Here's what ChatGPT 3.5 says:

The Rosetta Stone played a crucial role in deciphering Egyptian hieroglyphics because it provided a key to understanding the script by presenting the same text in three different scripts: Ancient Greek, Egyptian hieroglyphics, and demotic (a simplified script used for everyday purposes). This allowed scholars to correlate the known Greek text with the Egyptian texts and begin to decipher the hieroglyphics.

A GPT-based AI, while powerful in many ways, would likely face significant challenges in deciphering Egyptian hieroglyphics without access to something akin to the Rosetta Stone. Here's why:

Lack of Direct Contextual Data: GPT models learn from a vast amount of text data, but the historical and contextual gap between modern languages and ancient Egyptian hieroglyphics is enormous. GPT models might not have enough direct or relevant data to bridge this gap.
Limited Multilingualism: GPT models, including their previous versions like GPT-3.5, do not inherently "know" multiple languages the way humans do. They have learned statistical patterns in text, which enables them to generate text in multiple languages but doesn't guarantee deep understanding or translation of highly specialized languages like hieroglyphics.
Lack of Connection to the Rosetta Stone Context: GPT models lack the ability to access external sources or historical events, which is what made the Rosetta Stone so invaluable in deciphering hieroglyphics. Without access to that kind of contextual information, it would be difficult for the model to make the necessary connections.
Complex Symbolic Nature: Egyptian hieroglyphics are not a straightforward language like those GPT models are trained on. Hieroglyphics use a combination of ideograms, phonograms, and determinatives to convey meaning. The complexity of hieroglyphics goes beyond the syntax and structure of modern languages, making it a unique challenge.

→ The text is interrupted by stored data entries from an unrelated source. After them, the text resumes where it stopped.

[config.mk]
export PLATFORM = sky130hd
export DESIGN_NAME = instr_encoder_loader
export DESIGN_NICKNAME = d
export VERILOG_FILES = /design/src/rtl/instr_enc_pkg.sv /design/src/rtl/instr_fmt_enc.sv /design/src/rtl/instr_encoder_loader.sv
export SDC_FILE = /design/constraint.sdc
export NUM_CORES = 1
export LEC_CHECK = 0
export BUFFER_PORTS_ARGS = -buffer_cell sky130_fd_sc_hd__buf_2
export CORE_MARGIN = 8
export CORE_UTILIZATION = 49
export DETAILED_ROUTE_END_ITERATION = 7
export GPL_TIMING_DRIVEN = 0
export PLACE_DENSITY = 0.85
export SLEW_MARGIN = 10
export SYNTH_ARGS = -nofsm -noshare
export SYNTH_HDL_FRONTEND = slang
export SYNTH_SLANG_ARGS = --single-unit
[constraint.sdc]
create_clock -name clk_i -period 2.75 [get_ports clk_i]
set_input_delay 0.55 -clock clk_i [delete_from_list [all_inputs] [get_ports clk_i]]
set_output_delay 0.55 -clock clk_i [all_outputs]
set_load 0.03 [all_outputs]
[src/rtl/instr_enc_pkg.sv]
// ---------------------------------------------------------------------------
// instr_enc_pkg
// Shared definitions for the RV32I instruction encoder/loader:
//   - major opcode constants
//   - canonical NOP word (addi x0,x0,0)
//   - instruction format enum, loader FSM state enum
//   - field bundle struct carried through the loader pipeline
//   - opcode_fmt(): maps a major opcode to its encoding format
// ---------------------------------------------------------------------------
package instr_enc_pkg;

    localparam logic [6:0] OP_R      = 7'b0110011;
    localparam logic [6:0] OP_I      = 7'b0010011;
    localparam logic [6:0] OP_LOAD   = 7'b0000011;
    localparam logic [6:0] OP_STORE  = 7'b0100011;
    localparam logic [6:0] OP_BRANCH = 7'b1100011;
    localparam logic [6:0] OP_JAL    = 7'b1101111;
    localparam logic [6:0] OP_JALR   = 7'b1100111;
    localparam logic [6:0] OP_LUI    = 7'b0110111;
    localparam logic [6:0] OP_AUIPC  = 7'b0010111;
    localparam logic [6:0] OP_SYS    = 7'b1110011;

    localparam logic [31:0] NOP_WORD = 32'h0000_0013;

    typedef enum logic [2:0] {
        FMT_R,
        FMT_I,
        FMT_S,
        FMT_B,
        FMT_U,
        FMT_J,
        FMT_BAD
    } fmt_t;

    typedef enum logic [1:0] {
        ST_IDLE,
        ST_RUN,
        ST_FULL
    } state_t;

    typedef struct packed {
        logic [6:0]  opcode;
        logic [2:0]  funct3;
        logic        f30;
        logic [4:0]  rd;
        logic [4:0]  rs1;
        logic [4:0]  rs2;
        logic [31:0] imm;
    } instr_fields_t;

    function automatic fmt_t opcode_fmt(input logic [6:0] op);
        case (op)
            OP_R:                         return FMT_R;
            OP_I, OP_LOAD, OP_JALR,
            OP_SYS:                       return FMT_I;
            OP_STORE:                     return FMT_S;
            OP_BRANCH:                    return FMT_B;
            OP_LUI, OP_AUIPC:             return FMT_U;
            OP_JAL:                       return FMT_J;
            default:                      return FMT_BAD;
        endcase
    endfunction

endpackage

[src/rtl/instr_fmt_enc.sv]
// ---------------------------------------------------------------------------
// instr_fmt_enc
// Purely combinational RV32I field bundle -> 32-bit instruction word.
// Unknown opcodes encode as NOP_WORD.
//
// Build option ENC_ILLEGAL_CHK_EN:
//   defined   - illegal_o flags unknown opcodes, misaligned B/J offsets and
//               out-of-range immediates; flagged words are replaced by NOP.
//   undefined - illegal_o tied 0, oversize immediates are truncated.
//
// Ports:
//   fields_i   in  instr_fields_t  opcode/funct3/f30/rd/rs1/rs2/imm
//   word_o     out 32              encoded instruction
//   illegal_o  out 1               encode error (always 0 without the option)
// ---------------------------------------------------------------------------
module instr_fmt_enc
    import instr_enc_pkg::*;
(
    input  instr_fields_t fields_i,
    output logic [31:0]   word_o,
    output logic          illegal_o
);

    logic [6:0]  op;
    logic [2:0]  f3;
    logic [31:0] imm;
    fmt_t        fmt;
    logic [11:0] i_imm;
    logic [31:0] raw_word;

    assign op  = fields_i.opcode;
    assign f3  = fields_i.funct3;
    assign imm = fields_i.imm;
    assign fmt = opcode_fmt(op);

    // NOTE: every signal driven here gets a default before the case, so no
    // path leaves it unassigned and no latch is inferred.
    always_comb begin
        i_imm    = imm[11:0];
        raw_word = NOP_WORD;
        case (fmt)
            FMT_R: raw_word = {1'b0, fields_i.f30, 5'b00000, fields_i.rs2,
                               fields_i.rs1, f3, fields_i.rd, op};
            FMT_I: begin
                // Immediate shifts carry the SRA/SRL selector in imm[10].
                if (op == OP_I && (f3 == 3'b001 || f3 == 3'b101)) begin
                    i_imm = {1'b0, fields_i.f30, 5'b00000, imm[4:0]};
                end
                raw_word = {i_imm, fields_i.rs1, f3, fields_i.rd, op};
            end
            FMT_S: raw_word = {imm[11:5], fields_i.rs2, fields_i.rs1, f3,
                               imm[4:0], op};
            FMT_B: raw_word = {imm[12], imm[10:5], fields_i.rs2, fields_i.rs1,
                               f3, imm[4:1], imm[11], op};
            FMT_U: raw_word = {imm[31:12], fields_i.rd, op};
            FMT_J: raw_word = {imm[20], imm[10:1], imm[11], imm[19:12],
                               fields_i.rd, op};
            default: raw_word = NOP_WORD;
        endcase
    end

`ifdef ENC_ILLEGAL_CHK_EN
    logic illegal;

    // Range checks: all bits above the field's sign bit must replicate it.
    always_comb begin
        illegal = 1'b0;
        case (fmt)
            FMT_I, FMT_S: illegal = (imm[31:11] != {21{imm[11]}});
            FMT_B:        illegal = (imm[31:12] != {20{imm[12]}}) | imm[0];
            FMT_J:        illegal = (imm[31:20] != {12{imm[20]}}) | imm[0];
            FMT_BAD:      illegal = 1'b1;
            default:      illegal = 1'b0;
        endcase
    end

    assign word_o    = illegal ? NOP_WORD : raw_word;
    assign illegal_o = illegal;
`else
    assign word_o    = raw_word;
    assign illegal_o = 1'b0;
`endif

endmodule
File: src/rtl/nn_seq_pkg.sv
// Shared types and sizing for the inference sequencer.
// Latency: n/a (declarations only).
// Backpressure: n/a.
package nn_seq_pkg;

    localparam int NUM_NEURONS      = 10;
    localparam int WORDS_PER_NEURON = 392;
    localparam int PIXEL_WORDS      = 196;
    localparam int MAX_WEIGHT_ADDR  = NUM_NEURONS * WORDS_PER_NEURON - 1;

    // Bit positions inside the Avalon control register.
    localparam int START_BIT = 3;
    localparam int CLEAR_BIT = 0;

    typedef enum logic [2:0] {
        IDLE     = 3'd0,
        PREP     = 3'd1,
        STREAM   = 3'd2,
        DRAIN    = 3'd3,
        WAIT_ACC = 3'd4,
        DONE     = 3'd5
    } seq_state_t;

    typedef struct packed {
        logic vld;
        logic half;
        logic last;
    } beat_tag_t;

endpackage

File: src/rtl/nn_read_pipe.sv
// Delays the per-issue beat tag so it lines up with SRAM read data.
// Latency: READ_LATENCY cycles.
// Backpressure: none; flush_i empties every stage.
module nn_read_pipe
    import nn_seq_pkg::*;
#(
    parameter int READ_LATENCY = 1
) (
    input  logic      clk,
    input  logic      reset_n,
    input  logic      flush_i,
    input  beat_tag_t tag_i,
    output beat_tag_t tag_o
);

    beat_tag_t stage_q [READ_LATENCY];

    always_ff @(posedge clk or negedge reset_n) begin
        if (!reset_n) begin
            for (int i = 0; i < READ_LATENCY; i++) stage_q[i] <= '0;
        end else if (flush_i) begin
            for (int i = 0; i < READ_LATENCY; i++) stage_q[i] <= '0;
        end else begin
            stage_q[0] <= tag_i;
            for (int i = 1; i < READ_LATENCY; i++) stage_q[i] <= stage_q[i-1];
        end
    end

    assign tag_o = stage_q[READ_LATENCY-1];

endmodule

File: src/rtl/nn_compute_sequencer.sv
// Drives one inference pass: SRAM reads, MAC beats, and arg-max over neuron sums.
// Latency: beats emerge READ_LATENCY cycles after each read issue.
// Backpressure: none toward SRAM/MAC; waits indefinitely for acc_valid per neuron.
module nn_compute_sequencer #(
    parameter int NUM_NEURONS      = nn_seq_pkg::NUM_NEURONS,
    parameter int WORDS_PER_NEURON = nn_seq_pkg::WORDS_PER_NEURON,
    parameter int PIXEL_WORDS      = nn_seq_pkg::PIXEL_WORDS,
    parameter int READ_LATENCY     = 1,
    parameter int ACC_W            = 32
) (
    input  logic             clk,
    input  logic             reset_n,
    input  logic             start,
    input  logic             clear,
    output logic             r_enable,
    output logic [11:0]      weight_address,
    output logic [9:0]       pixel_address1,
    output logic [9:0]       pixel_address2,
    input  logic [31:0]      weight_value,
    input  logic [15:0]      pixel_value1,
    input  logic [15:0]      pixel_value2,
    output logic             mac_clear,
    output logic             mac_valid,
    output logic             mac_last,
    output logic [15:0]      mac_pixels,
    output logic [31:0]      mac_weights,
    input  logic             acc_valid,
    input  logic [ACC_W-1:0] acc_value,
    output logic             busy,
    output logic             done,
    output logic [3:0]       result_index,
    output logic [ACC_W-1:0] result_value
);

    import nn_seq_pkg::*;

    localparam logic [9:0]  P_LAST = 10'(PIXEL_WORDS - 1);
    localparam logic [3:0]  N_LAST = 4'(NUM_NEURONS - 1);
    localparam logic [11:0] W_MAX  = 12'(NUM_NEURONS * WORDS_PER_NEURON - 1);

    seq_state_t       state_q;
    logic [3:0]       n_q;
    logic [9:0]       p_q;
    logic             h_q;
    logic [11:0]      waddr_q;
    logic             r_enable_q;
    logic             mac_clear_q;
    logic             busy_q;
    logic             done_q;
    logic [3:0]       result_index_q;
    logic [ACC_W-1:0] result_value_q;

    logic      last_issue;
    logic      acc_better;
    beat_tag_t issue_tag;
    beat_tag_t beat_tag;

    assign last_issue = (state_q == STREAM) && (p_q == P_LAST) && h_q;
    assign acc_better = (n_q == 4'd0) || ($signed(acc_value) > $signed(result_value_q));

    always_ff @(posedge clk or negedge reset_n) begin
        if (!reset_n) begin
            state_q        <= IDLE;
            n_q            <= '0;
            p_q            <= '0;
            h_q            <= 1'b0;
            waddr_q        <= '0;
            r_enable_q     <= 1'b0;
            mac_clear_q    <= 1'b0;
            busy_q         <= 1'b0;
            done_q         <= 1'b0;
            result_index_q <= '0;
            result_value_q <= '0;
        end else if (clear) begin
            state_q        <= IDLE;
            n_q            <= '0;
            p_q            <= '0;
            h_q            <= 1'b0;
            waddr_q        <= '0;
            r_enable_q     <= 1'b0;
            mac_clear_q    <= 1'b0;
            busy_q         <= 1'b0;
            done_q         <= 1'b0;
            result_index_q <= '0;
            result_value_q <= '0;
        end else begin
            mac_clear_q <= 1'b0;
            case (state_q)
                IDLE: begin
                    if (start) begin
                        state_q        <= PREP;
                        busy_q         <= 1'b1;
                        done_q         <= 1'b0;
                        n_q            <= '0;
                        waddr_q        <= '0;
                        result_index_q <= '0;
                        result_value_q <= '0;
                        mac_clear_q    <= 1'b1;
                    end
                end
                PREP: begin
                    p_q        <= '0;
                    h_q        <= 1'b0;
                    r_enable_q <= 1'b1;
                    state_q    <= STREAM;
                end
                STREAM: begin
                    h_q <= ~h_q;
                    if (h_q && !last_issue) p_q <= p_q + 10'd1;
                    // Weight address runs across neurons and parks on the final word.
                    if (waddr_q != W_MAX) waddr_q <= waddr_q + 12'd1;
                    if (last_issue) begin
                        r_enable_q <= 1'b0;
                        state_q    <= DRAIN;
                    end
                end
                DRAIN: begin
                    if (beat_tag.vld && beat_tag.last) state_q <= WAIT_ACC;
                end
                WAIT_ACC: begin
                    if (acc_valid) begin
                        if (acc_better) begin
                            result_value_q <= acc_value;
                            result_index_q <= n_q;
                        end
                        if (n_q == N_LAST) begin
                            state_q <= DONE;
                            busy_q  <= 1'b0;
                            done_q  <= 1'b1;
                        end else begin
                            n_q         <= n_q + 4'd1;
                            state_q     <= PREP;
                            mac_clear_q <= 1'b1;
                        end
                    end
                end
                DONE: begin
                    state_q <= IDLE;
                end
                default: begin
                    state_q <= IDLE;
                end
            endcase
        end
    end

    assign issue_tag = {r_enable_q, h_q, last_issue};

    nn_read_pipe #(
        .READ_LATENCY (READ_LATENCY)
    ) u_read_pipe (
        .clk     (clk),
        .reset_n (reset_n),
        .flush_i (clear),
        .tag_i   (issue_tag),
        .tag_o   (beat_tag)
    );

    assign r_enable       = r_enable_q;
    assign weight_address = waddr_q;
    assign pixel_address1 = p_q;
    assign pixel_address2 = p_q;
    assign mac_clear      = mac_clear_q;
    assign busy           = busy_q;
    assign done           = done_q;
    assign result_index   = result_index_q;
    assign result_value   = result_value_q;

    // Data buses are gated so nothing leaks downstream between beats.
    assign mac_valid   = beat_tag.vld;
    assign mac_last    = beat_tag.vld & beat_tag.last;
    assign mac_weights = beat_tag.vld ? weight_value : 32'd0;
    assign mac_pixels  = !beat_tag.vld ? 16'd0 : (beat_tag.half ? pixel_value2 : pixel_value1);

endmodule

File: config.mk
export PLATFORM = sky130hd
export DESIGN_NAME = nn_compute_sequencer
export DESIGN_NICKNAME = d
export VERILOG_FILES = /design/src/rtl/nn_seq_pkg.sv /design/src/rtl/nn_read_pipe.sv /design/src/rtl/nn_compute_sequencer.sv
export SDC_FILE = /design/constraint.sdc
export NUM_CORES = 1
export LEC_CHECK = 0
export CAP_MARGIN = 0
export CORE_MARGIN = 2
export CORE_UTILIZATION = 48
export CTS_CLUSTER_SIZE = 20
export DETAILED_ROUTE_END_ITERATION = 8
export DONT_BUFFER_PORTS = 1
export GPL_TIMING_DRIVEN = 0
export PLACE_DENSITY_LB_ADDON = 0.12
export SLEW_MARGIN = 20
export SYNTH_ARGS = -nofsm -noshare
export SYNTH_HDL_FRONTEND = slang
export SYNTH_SLANG_ARGS = --single-unit
export TNS_END_PERCENT = 50
File: constraint.sdc
create_clock -name clk -period 2.8 [get_ports clk]
set_input_delay 0.56 -clock clk [delete_from_list [all_inputs] [get_ports clk]]
set_output_delay 0.56 -clock clk [all_outputs]
set_load 0.02 [all_outputs]
### After elaboration in Yosys (flattened, before gate mapping)

Cells that the tools add are included.

| word-level totals | value |
|---|---|
| bits in registers | 73 |
| input bits | 101 |
| output and inout port bits | 122 |
| logic and storage cells | 106 |

| operators by class | value |
|---|---|
| add/subtract/negate cells | 3 |
| magnitude comparators | 1 |
| equal/unequal tests | 16 |
| mux-type cells | 52 |
| bitwise logic cells | 2 |
| reductions and logical operators | 18 |

Operators with widths:

| cell | number |
|---|---|
| $mux 32 | 5 |
| $pmux 32 s2 | 1 |
| $mux 12 | 3 |
| $gt 32x32->1 | 1 |
| $mux 16 | 2 |
| $mux 4 | 7 |
| $pmux 12 s2 | 1 |
| $mux 3 | 7 |
| $ne 3x3->1 const B | 7 |
| $mux 10 | 2 |
| $pmux 10 s2 | 1 |
| $pmux 4 s2 | 2 |
| $reduce_and 4->1 | 4 |
| $mux 1 | 15 |
| $pmux 3 s5 | 1 |
| $add 12x1->12 const B | 1 |
| $ne 12x12->1 const B | 1 |
| $add 10x1->10 const B | 1 |
| $eq 10x8->1 const B | 1 |
| $pmux 1 s2 | 5 |
| $reduce_bool 3->1 | 3 |
| $eq 3x2->1 const B | 2 |
| $ne 3x2->1 const B | 2 |
| $add 4x1->4 const B | 1 |
| other kinds (12) | 16 |

### Longest topological paths before layout

Gate-level depths: netlist (run 1).

| depth | value |
|---|---|
| depth in word-level cells | 8 |
| gate-level depth with buffers | 10 |
| mapped depth without buffers | 8 |

### By module

From an unflattened synthesis (run 1), not the netlist that was laid out.

| second synthesis, totals | value |
|---|---|
| cell total of the unflattened synthesis | 540 |
| area total of the unflattened synthesis | 4822.1 um^2 |

Modules (own cells, without submodules):

| module | times used | cells an instance | area each (um^2) | sequential area each (um^2) |
|---|---|---|---|---|
| nn_compute_sequencer | 1 | 534 | 4728.3 | 1751.7 |
| nn_read_pipe | 1 | 6 | 93.8 | 75.1 |

### Least setup slack after synthesis (run 1)

Ideal clock, no wire load.

| timing | value |
|---|---|
| path type | input-to-reg |
| start | input port acc_value[14] |
| end | register result_index_q[0], in the netlist result_index[0] |
| library setup time | 127 ps |
| arrival time | 2321 ps |
| data required time | 2673 ps |
| setup slack | 352 ps |
| stages | 8 |
| buffers on the path | 1 |
| cells stage by stage | ha_1 -> nand4_1 -> or3_1 -> a21oi_1 -> o31ai_1 -> a211oi_1 -> buf_6 -> mux2_1 |

| on the way | value |
|---|---|
| cells in the longest elaborated chain, start to end | 4 |

Ends and longest elaborated chain:

| item | line | text |
|---|---|---|
| start, declared | nn_compute_sequencer.sv:28 | `input logic [ACC_W-1:0] acc_value,` |
| $gt 32x32->1 | nn_compute_sequencer.sv:59 | `assign acc_better = (n_q == 4'd0) \|\| ($signed(acc_value) > $signed(result_value_q));` |
| $logic_or 1x1->1 | nn_compute_sequencer.sv:59 |  |
| $ne 3x3->1 (no line) | -- |  |
| $reduce_and 4->1 (no line) | -- |  |
| end signal, assigned | nn_compute_sequencer.sv:124 | `result_index_q <= n_q;` |
| end, declared | nn_compute_sequencer.sv:50 | `logic [3:0] result_index_q;` |

No other way between the ends.
A chain may end at the register's enable or synchronous reset.

### Worst setup path in the final report (run 1)

| timing | value |
|---|---|
| start | register result_value_q[30], in the netlist result_value[30] |
| end | register result_value_q[19], in the netlist result_value[19] |

| on the way | value |
|---|---|
| cells in the longest elaborated chain, start to end | 4 |

Ends and longest elaborated chain:

| item | line | text |
|---|---|---|
| start, declared | nn_compute_sequencer.sv:51 | `logic [ACC_W-1:0] result_value_q;` |
| start signal, assigned | nn_compute_sequencer.sv:123 | `result_value_q <= acc_value;` |
| $gt 32x32->1 | nn_compute_sequencer.sv:59 |  |
| $logic_or 1x1->1 | nn_compute_sequencer.sv:59 |  |
| $ne 3x3->1 (no line) | -- |  |
| $reduce_and 4->1 (no line) | -- |  |

No other way between the ends.

==> results by group, run 1 <==
Placed design
  – Dpl cells: 676
  – HPWL after detailed placement: 10,220 um
  – Input/output buffers: 0
  – Routability cong.: 0.8583

Global route
  – Gr usage total: 23.97%
  – Number of global-route vias before repair: 3,898
  – GRT overflow: 0
  – Largest net degree at the start of global routing: 74
  – First-pass GRT wire length: 20,740 um
  – Initial antenna violation count: 3

Clock network
  – Htree depth: 3
  – Clk pin slew, worst setup/hold paths: 0.09 ns
  – CTS tree: done
  – CTS sink count: 73
  – Total CTS buffers: 9
  – Clk buf depth: 2
  – Worst-Skew Late Latency: 0.36 ns
  – Clock root buffer: clkbuf_8

STA
  – Period utilization: 95.69%
  – Final number of hold-violating endpoints: 0
  – Fin crit period: 2.679 ns
  – Worst-Margin Slew: 0.6794 ns
  – FMAX: 373.2 MHz
  – Final setup viols: 0
  – Skew final: 0.01205 ns
  – Max_slew headroom: 54.54%
  – Max-slew violation count: 0

Critical path
  – Worst Path Required: 3.08 ns
  – CP Class: reg -> reg
  – CP endpoint kind: flip-flop
  – Setup crit start: result_value[30]
  – R2r startpoint: result_value[30]
  – R2R Setup Slk: 0.12 ns
  – Critical Path Start Type: flip-flop
  – WP data arrival: 2.96 ns
  – Critical Path Fanout Max: 10

Floorplanning
  – Cell Rows: 36
  – Die W: 104.4 um
  – Initial core utilization: 49.53%
  – Number of I/O pins: 223
  – Die area: 10,900 um^2
  – Core Area: 9774 um^2
  – Die Y: 104.4 um

Pwr
  – Combinational share of power: 20.3%
  – Pwr Density: 491.0 nW/um^2
  – Sequential power share: 43.7%
  – Peak VDD IR: 255.2 uV
  – Internal power: 0.001812 W
  – Net Sw Frac: 30.85%
  – Power after layout: 0.002621 W
  – Net switching power figure: 0.0008085 W
  – Leak pwr: 2.350 nW
  – Clk network pwr share: 36.0%

Route
  – DRT Pass-1 Iters: 6
  – ANT nets after route: 0
  – Drt wl/cell: 18.99 um
  – Initial DRC Count: 211
  – Final wirelength: 13,290 um
  – Vias post-DR: 3,998
  – Vias per cell: 5.711
  – Drt drc: 0

Yosys
  – Netlist cell types: 54
  – Async set-reset flop share out of synthesis: 100.0%
  – Syn_nets: 681
  – Post-synthesis average cell area: 8.915 um^2
  – Top FF cell, synth: dfrtp_1
  – Post-synthesis sequential area ratio: 37.74%
  – Synth Register Bits: 73
  – Mapped cell area: 4841 um^2
  – Synth Warn #: 0
  – Post-synth EDFFs: 0
  – Cells after synthesis: 543

Cells and area
  – Nets: 697
  – P&R area growth vs syn: 10.26%
  – Post-route insts no fill: 700
  – Fillers: 923
  – Layout cells sized above 1: 9.397%

Run status
  – Status: finished clean

Worst hold path
  – Hold crit path type: in -> async

Flow run
  – Maxcap violations: 0
metal layers:
metal,wire (um),vias to the layer above,global-route usage (%)
met4,437,0,10.62
met2,6737,152,40.80
met3,943,24,7.206
met1,5172,1928,27.76
met5,0,-,0
li1,-,1894,-
path summary, 6_finish.rpt:
| path | endpoint | cells after the start |
|---|---|---|
| setup / recovery | result_value[19] | 9 |
| hold reg to reg | n_q[1] | 1 |
| min in group clk | result_value[15] | 2 |
| setup reg to reg | result_value[19] | 9 |
| hold / removal | result_value[3] | 1 |
| max in group asynchronous | pixel_address1[8] | 1 |
cell families after synthesis:
family / Yosys count / share of synthesized area, %
buffers and inverters: 76 / 7.418
XOR/XNOR: 9 / 1.628
multiplexers: 52 / 10.88
flip-flops: 73 / 37.74
AND/OR/NAND/NOR: 220 / 23.11
AO/OA/AOI/OAI: 76 / 9.667
adder cells (fa/ha/maj): 37 / 9.563
stage by stage:
stage	utilization, %	setup WS [ns]	setup TNS [ns]	area [um^2]	hold WS [ns]
final	54.61	0.1207	0	5338	0.06590
after global routing	54.61	-0.01048	-0.03164	5338	0.1095
after CTS	53.85	0.03955	0	5264	0.1026
after detailed placement	51.23	-0.002057	-0.002833	5007	0.2653
after global placement	51.23	0.002070	0	5007	0.2659
after floorplan	-	0.3517	0	4841	0.2644
worst max-delay path, stage by stage, from the launching register on:
cell	delay, ns
dfrtp_1	0.50
inv_1	0.11
ha_1	0.33
nand4_1	0.23
nor4_4	0.39
o31ai_1	0.19
a211oi_2	0.27
buf_6	0.18
buf_6	0.19
mux2i_1	0.20
repair_timing:
action | in CTS | in global routing
hold buffers | 1 | 0
resized for setup | 2 | 12
setup buffers | 0 | 4
endpoints found under the hold margin | 73 | 0
pin swaps | 0 | 2
setup endpoints to repair | 25 | 37
cell usage after synthesis (all sizes together) (3+ instances only):
library cell	count	area, um^2
nor4b	3	26.28
dfrtp	73	1827
nor2	42	157.7
xnor2	4	35.03
clkbuf	17	63.81
xor2	5	43.79
nand3	17	85.08
a21oi	24	120.1
nor4	4	25.02
nor2b	18	112.6
ha	37	462.9
o21ai	24	120.1
nand2b	3	18.77
nor3	6	30.03
mux2i	47	470.5
buf	17	137.6
nand2	61	229.0
o31ai	6	45.04
mux2	5	56.30
inv	42	157.7
and3	5	31.28
nand4	14	87.58
and2	37	231.5
placed cells by master (no fill, tap or decap), drive strengths merged, types with 5 or more instances in the layout:
master and n:
mux2i 47, dfrtp 73, nor2 42, nand2 61
a21oi 24, inv 42, nor3 6, ha 37
o21ai 24, nor2b 18, o31ai 6, nand4 14
nand3 17, mux2 5, buf 22, and3 5
clkbuf 29, xor2 5, and2 37
state kept, by name, summed over array words and instances (netlist names):
signal and flops:
u_read_pipe.tag_o 3, done 1, busy 1, n_q 4, pixel_address1 10, h_q 1
weight_address 12, r_enable 1, mac_clear 1, result_index 4, result_value 32, state_q 3
power groups by stage:
stage	Clock (W)	Combinational, W	Sequential, W
6_report	0.000944	0.000532	0.00114
5_1_grt	0.00101	0.000590	0.00115
4_1_cts	0.000959	0.000521	0.00114
3_5_place_dp	0	0.000492	0.00117
3_3_place_gp	0	0.000482	0.00117
2_1_floorplan	0	0.000408	0.00115
area by class of cell:
| type | instances | area, um^2 | share of cell area [%] |
|---|---|---|---|
| inverters | 42 | 157.7 | 2.954 |
| well taps | 133 | 166.4 | 3.118 |
| diodes | 3 | 7.507 | 0.1406 |
| clock inverters | 4 | 76.32 | 1.430 |
| repair buffers | 5 | 57.56 | 1.078 |
| plain buffers | 34 | 202.7 | 3.797 |
| multi-input cells | 394 | 2688 | 50.35 |
| flip-flops and latches | 73 | 1837 | 34.41 |
| clock buffers | 12 | 145.1 | 2.719 |
(Power assumes the default switching activity.)
==> inputs of run 2 (changes only) <==
--- a/config.mk
+++ b/config.mk
@@ -13,6 +13,7 @@
 export DONT_BUFFER_PORTS = 1
 export GPL_TIMING_DRIVEN = 0
 export PLACE_DENSITY_LB_ADDON = 0.12
+export SKIP_LAST_GASP = 1
 export SLEW_MARGIN = 20
 export SYNTH_ARGS = -nofsm -noshare
 export SYNTH_HDL_FRONTEND = slang
==> results of run 2 <==
The final DEF is identical to that of run 1; final timing and power are the same.
==> inputs of run 3 (changes only) <==
--- a/config.mk
+++ b/config.mk
@@ -5,6 +5,7 @@
 export SDC_FILE = /design/constraint.sdc
 export NUM_CORES = 1
 export LEC_CHECK = 0
+export ABC_CLOCK_PERIOD_IN_PS = 2800
 export CAP_MARGIN = 0
 export CORE_MARGIN = 2
 export CORE_UTILIZATION = 48
==> results of run 3 <==
The final DEF is identical to that of run 1; final timing and power are the same.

In summary, while a GPT-based AI could perform some basic statistical analyses on hieroglyphics to identify patterns, it's unlikely to decipher the script in a comprehensive and accurate way without a Rosetta Stone-like source that provides a bridge between the ancient script and a known language. Hieroglyphics represent a highly specialized domain that would require deep contextual understanding, which GPT models might struggle to achieve given their current capabilities.

[–] [email protected] 4 points 1 year ago

Good job ChatGPT! The only correction I'd make is that logographic writing is still used in languages like Chinese.